If you’ve only become a Penguins hater recently, no hard feelings, you have plenty of reasons: the baby-blue jerseys, the Favre-like love ESPN showers on Sidney Crosby (especially the god-like praise for his “clutch” winner in the Ice Bowl, which was really nothing more than losing control of the puck), that co-worker or classmate who claims he’s from Pittsburgh even though you know he’s really from Grove City. I get it. But long before these admittedly more annoying Penguins, there was the 2001 playoff series. As touched on before, the Sabres had taken a 3-2 series lead which had dissipated at The Igloo and brought on Game 7 at the Arena. Most fans knew that Hasek would be gone following the season win or lose, off to sign a contract that the Sabres would be unable to match, so there was a very real feeling that 2001 could be the teams last chance to bring a cup to the city for years.

The game went back and forth, tied at zero after the first and tied at one after the second. Less than a minute into the 3rd period Steve Heinze gave Buffalo the lead but 9 minutes later Robert Lang scored to tie it, and for the third consecutive game of this series the teams headed to overtime.

"I never liked him much then, and I f---ing hate him now"

"I never liked him much then, and I f---ing hate him now"

Darius Kasparaitis had scored all of 3 goals in the regular season for Pittsburgh, a number below the Adam Mair range and just above the Andrew Peters range. I remember thinking he looked like a rat, or an evil character from a Disney movie, but definitely not a scorer. Besides, the best goalie in the world was between the pipes so there really was no reason to worry. But that is the thing about playoff hockey- every shot, no matter how harmless appearing can end a season- just look at Alfredson’s goal less than 3 years ago. A simple wrist shot from the point by who I called “the ugliest man in hockey” completed the Sabres collapse, and Hasek’s career as a Sabre. Did Hasek lay on the ice in defeat? Did he break his goalie stick over the crossbar? No. He skated to the bench and was off the ice before many of his teammates, leaving a bitter taste in the mouth of Sabres fans everywhere.

NUMBER ONE

Game Seven, 2006 Eastern Conference Finals

June 1, 2006
Raleigh, North Carolina

Carolina Hurricanes 4
Buffalo Sabres 2

There couldn’t have been any doubt that this game was going to be number one, right? It was the surprise of 2005-2006, that a team that couldn’t make the playoffs before the lockout was suddenly beating nearly everyone under the sun. It was a team that made us remember how much we missed hockey during the season that was cancelled, and after vanquishing the Senators in five games- the only team we had trouble with all year- it seemed things were finally falling into place, especially after drawing the lowly Hurricanes instead of the Brodeur-led Devils in the conference finals.
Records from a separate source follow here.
<file path="src/hdl/bam_pkg.sv">
// ============================================================================
// bam_pkg
// Shared types, constants and helpers of the binary-angle sine, cosine and
// tangent unit.
// ============================================================================
`default_nettype none

package bam_pkg;

  // Function select codes carried in the input tuser.
  localparam logic [1:0] OP_SIN    = 2'd0;
  localparam logic [1:0] OP_COS    = 2'd1;
  localparam logic [1:0] OP_TAN    = 2'd2;
  localparam logic [1:0] OP_UNUSED = 2'd3;

  // Q30 constants, the binary-angle quarter turn and the 16.16 result limits.
  localparam logic [31:0] Q30_UNIT       = 32'h4000_0000;
  localparam logic [30:0] Q30_QUADRANT_RAD = 31'd1686629713;
  localparam logic [31:0] QUARTER_TURN   = 32'h4000_0000;
  localparam logic [31:0] POS_LIMIT      = 32'h7FFF_FFFF;
  localparam logic [31:0] NEG_LIMIT      = 32'h8000_0000;

  // Horner divisors 156, 110, 72, 42, 20, 6 as exact reciprocal multiplies:
  // floor(x / d) == (x * ceil(2^k / d)) >> k for every 32-bit x, with
  // k = 32 + ceil(log2(d)).
  localparam int DIV_N = 6;
  localparam int DIV_SHIFT [DIV_N] = '{40, 39, 39, 38, 37, 35};
  localparam logic [33:0] DIV_MAGIC [DIV_N] = '{
    34'(((64'd1 << 40) + 64'd155) / 64'd156),
    34'(((64'd1 << 39) + 64'd109) / 64'd110),
    34'(((64'd1 << 39) + 64'd71) / 64'd72),
    34'(((64'd1 << 38) + 64'd41) / 64'd42),
    34'(((64'd1 << 37) + 64'd19) / 64'd20),
    34'(((64'd1 << 35) + 64'd5) / 64'd6)
  };

  // Pipeline depths in advancing cycles, and the queue depth in entries.
  localparam int POLY_LAT   = 29;
  localparam int DIV_LAT    = 33;
  localparam int FIFO_DEPTH = 4;

  // One classified item between front and back.
  typedef struct packed {
    logic [1:0]  op;
    logic        s_lo;   // sine angle lies in the lower half turn
    logic        c_lo;   // cosine angle lies in the lower half turn
    logic [30:0] ts;     // mirrored Q30 position for the sine
    logic [30:0] tc;     // mirrored Q30 position for the cosine
  } bam_item_t;

  // Control carried beside the polynomial lanes.
  typedef struct packed {
    logic       valid;
    logic [1:0] op;
    logic       s_lo;
    logic       c_lo;
  } bam_meta_t;

  // Control and finished sine or cosine carried beside the divider.
  typedef struct packed {
    logic        valid;
    logic [1:0]  op;
    logic [31:0] fix;    // rounded 16.16 sine or cosine
    logic        pole;   // cosine magnitude is zero
    logic        ovf;    // quotient reaches 2^32
    logic        sneg;   // sine is negative
    logic        tneg;   // quotient is negative
  } bam_late_t;

  // Q30 multiply rounding: (x + 2^29) >> 30.
  function automatic logic [35:0] q30_round(input logic [65:0] x);
    logic [66:0] s;
    s = {1'b0, x} + 67'(64'd1 << 29);
    return s[66:30] > 37'h0 ? s[65:30] : 36'h0;
  endfunction

endpackage

`default_nettype wire

</file>
<file path="src/hdl/bam_fifo.sv">
// ============================================================================
// bam_fifo
// Short register queue that decouples the classifying front from the
// arithmetic back.
// ============================================================================
`default_nettype none

module bam_fifo
  import bam_pkg::*;
#(
  parameter int Depth = FIFO_DEPTH
) (
  input  wire logic      clk_i,
  input  wire logic      rst_ni,
  input  wire logic      push_i,
  input  bam_item_t      data_i,
  output logic           full_o,
  input  wire logic      pop_i,
  output bam_item_t      data_o,
  output logic           empty_o
);

  localparam int AW = (Depth > 1) ? $clog2(Depth) : 1;
  localparam int CW = $clog2(Depth + 1);

  bam_item_t       mem_q [Depth];
  logic [AW-1:0]   wr_q, wr_d, rd_q, rd_d;
  logic [CW-1:0]   cnt_q, cnt_d;

  // Pointer and fill count update.
  always_comb begin
    wr_d  = wr_q;
    rd_d  = rd_q;
    cnt_d = cnt_q;
    if (push_i) begin
      wr_d = (wr_q == AW'(Depth - 1)) ? '0 : wr_q + AW'(1);
    end
    if (pop_i) begin
      rd_d = (rd_q == AW'(Depth - 1)) ? '0 : rd_q + AW'(1);
    end
    if (push_i && !pop_i) begin
      cnt_d = cnt_q + CW'(1);
    end else if (!push_i && pop_i) begin
      cnt_d = cnt_q - CW'(1);
    end
  end

  always_ff @(posedge clk_i or negedge rst_ni) begin
    if (!rst_ni) begin
      wr_q  <= '0;
      rd_q  <= '0;
      cnt_q <= '0;
    end else begin
      wr_q  <= wr_d;
      rd_q  <= rd_d;
      cnt_q <= cnt_d;
    end
  end

  // Storage.
  always_ff @(posedge clk_i) begin
    if (push_i) begin
      mem_q[wr_q] <= data_i;
    end
  end

  assign data_o  = mem_q[rd_q];
  assign full_o  = (cnt_q == CW'(Depth));
  assign empty_o = (cnt_q == '0);

  // The queue is never written when full nor read when empty.
  a_no_overflow: assert property (@(posedge clk_i) disable iff (!rst_ni)
    !(push_i && full_o && !pop_i)) else $error("queue written while full");
  a_no_underflow: assert property (@(posedge clk_i) disable iff (!rst_ni)
    !(pop_i && empty_o)) else $error("queue read while empty");

endmodule

`default_nettype wire

</file>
The hatred for the team was palpable: we sold out the 3 games in just under 10 minutes, in Carolina you could walk up to the gate a half hour before puck drop and buy several seats (something a friend of mine actually did). In Buffalo the buzz was electric, in Carolina they complained on newspaper message boards that Sabres fans were taking the “family atmosphere” out of the game. It made one ask if there was a big Nascar race, a Toby Keith concert, or a Larry the Cable Guy special on all week, we just couldn’t get how this meant nothing to a region when it meant everything to us.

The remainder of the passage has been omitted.